4.1.1- 4.1.4 | Chromosomes, genes, alleles and mutations

1. 4.1.1- 4.1.4 | Chromosomes, genes, alleles and mutations Rania and Bryan

2. 4.1.1 Eukaryote chromosomes are made up of DNA and proteins… • Eukaryotic chromosomes consist of a DNA-protein complex that is organized in a compact way which permits the large amount of DNA to be stored in the nucleus.

3. 4.1.2 • A gene is a heritable factor that controls a specific characteristic. • Alleles are one specific form of a gene. They differ from other alleles by one or a few bases only and occupy the same gene locus as other alleles of the gene.

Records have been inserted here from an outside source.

<file path="src/rtl/conf_store_if.sv">
// Menu <-> configuration store link: indexed read plus BCD write strobe.
interface conf_store_if;
  logic [2:0]  conf_selected_index;
  logic [23:0] conf_selected_value;
  logic [23:0] conf_selected_new_value;
  logic        conf_selected_set;

  modport master (
    output conf_selected_index,
    output conf_selected_new_value,
    output conf_selected_set,
    input  conf_selected_value
  );

  modport slave (
    input  conf_selected_index,
    input  conf_selected_new_value,
    input  conf_selected_set,
    output conf_selected_value
  );
endinterface

</file>
<file path="src/rtl/conf_store.sv">
// Morse timing register bank: BCD store with a serial
// BCD-to-binary converter feeding the keyer timers.
module conf_store #(
  parameter logic [23:0] DEF_DIT  = 24'h000050,
  parameter logic [23:0] DEF_DAH  = 24'h000150,
  parameter logic [23:0] DEF_WORD = 24'h000350,
  parameter int          BIN_W    = 20
) (
  input  logic             clk,
  input  logic             rst_n,
  input  logic             ce,
  conf_store_if.slave      cfg,
  output logic [BIN_W-1:0] dit_units,
  output logic [BIN_W-1:0] dah_units,
  output logic [BIN_W-1:0] word_units,
  output logic             conv_busy,
  output logic             conv_done,
  output logic             wr_err
);

  typedef enum logic {IDLE, CONV} state_t;

  function automatic logic [BIN_W-1:0] bcd2bin(
    input logic [23:0] b
  );
    logic [BIN_W-1:0] a;
    a = '0;
    for (int i = 5; i >= 0; i--)
      a = (a << 3) + (a << 1)
        + BIN_W'(b[i*4 +: 4]);
    return (a == '0) ? BIN_W'(1) : a;
  endfunction

  localparam logic [BIN_W-1:0] DIT_BIN  = bcd2bin(DEF_DIT);
  localparam logic [BIN_W-1:0] DAH_BIN  = bcd2bin(DEF_DAH);
  localparam logic [BIN_W-1:0] WORD_BIN = bcd2bin(DEF_WORD);

  state_t           r_state;
  logic [23:0]      r_store [3];
  logic [BIN_W-1:0] r_bin   [3];
  logic [2:0]       r_pend;
  logic [1:0]       r_sel;
  logic [23:0]      r_shift;
  logic [BIN_W-1:0] r_acc;
  logic [2:0]       r_cnt;
  logic             r_busy;
  logic             r_done;
  logic             r_err;

  logic             w_idx_ok;
  logic             w_bcd_ok;
  logic             w_wr;
  logic [1:0]       w_pick;
  logic [2:0]       w_pend_nxt;
  state_t           w_state_nxt;
  logic [BIN_W-1:0] w_acc_nxt;
  logic [BIN_W-1:0] w_final;

  assign w_idx_ok = cfg.conf_selected_index < 3'd3;

  always_comb begin
    w_bcd_ok = 1'b1;
    for (int i = 0; i < 6; i++)
      if (cfg.conf_selected_new_value[i*4 +: 4] > 4'd9)
        w_bcd_ok = 1'b0;
  end

  assign w_wr = cfg.conf_selected_set & w_idx_ok & w_bcd_ok;

  always_comb begin
    w_pick = 2'd0;
    unique case (1'b1)
      r_pend[0]: w_pick = 2'd0;
      r_pend[1]: w_pick = 2'd1;
      r_pend[2]: w_pick = 2'd2;
      default:   w_pick = 2'd0;
    endcase
  end

  // A write in the same edge as the pick keeps the bit set
  always_comb begin
    w_pend_nxt = r_pend;
    if (r_state == IDLE && r_pend != 3'b000)
      w_pend_nxt[w_pick] = 1'b0;
    if (w_wr)
      w_pend_nxt[cfg.conf_selected_index[1:0]] = 1'b1;
  end

  always_comb begin
    w_state_nxt = r_state;
    unique case (r_state)
      IDLE: if (r_pend != 3'b000) w_state_nxt = CONV;
      CONV: if (r_cnt == 3'd5)    w_state_nxt = IDLE;
      default: w_state_nxt = IDLE;
    endcase
  end

  assign w_acc_nxt = (r_acc << 3) + (r_acc << 1)
                   + BIN_W'(r_shift[23:20]);
  assign w_final   = (w_acc_nxt == '0) ? BIN_W'(1)
                                       : w_acc_nxt;

  always_ff @(posedge clk or negedge rst_n) begin
    if (!rst_n) begin
      r_state    <= IDLE;
      r_store[0] <= DEF_DIT;
      r_store[1] <= DEF_DAH;
      r_store[2] <= DEF_WORD;
      r_bin[0]   <= DIT_BIN;
      r_bin[1]   <= DAH_BIN;
      r_bin[2]   <= WORD_BIN;
      r_pend     <= 3'b000;
      r_sel      <= 2'd0;
      r_shift    <= '0;
      r_acc      <= '0;
      r_cnt      <= 3'd0;
      r_busy     <= 1'b0;
      r_done     <= 1'b0;
      r_err      <= 1'b0;
    end else if (ce) begin
      r_done  <= 1'b0;
      r_err   <= 1'b0;
      r_pend  <= w_pend_nxt;
      r_state <= w_state_nxt;
      r_busy  <= (w_state_nxt != IDLE)
               | (w_pend_nxt != 3'b000);
      if (cfg.conf_selected_set && w_idx_ok) begin
        if (w_bcd_ok)
          r_store[cfg.conf_selected_index[1:0]]
            <= cfg.conf_selected_new_value;
        else
          r_err <= 1'b1;
      end
      unique case (r_state)
        IDLE: if (r_pend != 3'b000) begin
          r_sel   <= w_pick;
          r_shift <= r_store[w_pick];
          r_acc   <= '0;
          r_cnt   <= 3'd0;
        end
        CONV: begin
          r_acc   <= w_acc_nxt;
          r_shift <= r_shift << 4;
          r_cnt   <= r_cnt + 3'd1;
          if (r_cnt == 3'd5) begin
            r_bin[r_sel] <= w_final;
            r_done       <= 1'b1;
          end
        end
        default: ;
      endcase
    end
  end

  assign cfg.conf_selected_value =
    w_idx_ok ? r_store[cfg.conf_selected_index[1:0]]
             : 24'h000000;

  assign dit_units  = r_bin[0];
  assign dah_units  = r_bin[1];
  assign word_units = r_bin[2];
  assign conv_busy  = r_busy;
  assign conv_done  = r_done;
  assign wr_err     = r_err;

endmodule
</file>
<file path="src/flat_wrapper.sv">
// flat-port wrapper written by rule: the top's interface ports become plain ports
module conf_store_flat 
#(
  parameter logic [23:0] DEF_DIT  = 24'h000050,
  parameter logic [23:0] DEF_DAH  = 24'h000150,
  parameter logic [23:0] DEF_WORD = 24'h000350,
  parameter int          BIN_W    = 20
)
  (clk, rst_n, ce, dit_units, dah_units, word_units, conv_busy, conv_done, wr_err, cfg_conf_selected_index, cfg_conf_selected_new_value, cfg_conf_selected_set, cfg_conf_selected_value);
  conf_store_if cfg_i ();
  input  logic clk;
  input  logic rst_n;
  input  logic ce;
  output logic [BIN_W-1:0] dit_units;
  output logic [BIN_W-1:0] dah_units;
  output logic [BIN_W-1:0] word_units;
  output logic conv_busy;
  output logic conv_done;
  output logic wr_err;
  input wire logic [$bits(cfg_i.conf_selected_index)-1:0] cfg_conf_selected_index;
  input wire logic [$bits(cfg_i.conf_selected_new_value)-1:0] cfg_conf_selected_new_value;
  input wire logic [$bits(cfg_i.conf_selected_set)-1:0] cfg_conf_selected_set;
  output wire logic [$bits(cfg_i.conf_selected_value)-1:0] cfg_conf_selected_value;
  assign cfg_i.conf_selected_index = cfg_conf_selected_index;
  assign cfg_i.conf_selected_new_value = cfg_conf_selected_new_value;
  assign cfg_i.conf_selected_set = cfg_conf_selected_set;
  assign cfg_conf_selected_value = cfg_i.conf_selected_value;
  conf_store #(.DEF_DIT(DEF_DIT), .DEF_DAH(DEF_DAH), .DEF_WORD(DEF_WORD), .BIN_W(BIN_W)) u_core (.clk(clk), .rst_n(rst_n), .ce(ce), .cfg(cfg_i), .dit_units(dit_units), .dah_units(dah_units), .word_units(word_units), .conv_busy(conv_busy), .conv_done(conv_done), .wr_err(wr_err));
endmodule
</file>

4. Genomes are the whole genetic information of an organism. • Eukaryote genomes are contained in a single, haploid* set of chromosomes. The human genome is made up of about 35000 genes. * Haploid - the number of chromosomes in a gamete of an organism.

5. Gene Mutations 4.1.3 • Gene mutations are a change to the base sequence of a gene. • Mutations range in size from a single DNA base to a large segment of a chromosome. • Gene mutations occur in two ways: they can be inherited by a parent or developed during a person’s lifetime.

6. Mutations also occur in an egg or sperm cell, or those occurring right after fertilization (de novo mutations). Note: These types of mutations can explain genetic disorders in which the child may have this mutation in every cell, but there is no history of this disorder in the family.

7. Acquired (somatic) mutations occur in the DNA of individual cells during a person’s lifetime. • these changes can be caused by environmental factors such as ultraviolet radiation from the sun, or when a mistake is made in the replication during cell division. Note: These types of mutations cannot be passed on to the next generation.

8. 4.2.1 – 4.2.2 | Mutations and Meiosis

9. 4.1.4 Sickle Cell Anemia • Sickle Cell Anemia is a good example of a mutation. • In sickle cell anemia the switch of just one nucleotide causes glutamic acid to be replaced by valine, which causes red blood cells to become stiff and stick to each other forming long fibers that obstruct blood flow to other parts of the body.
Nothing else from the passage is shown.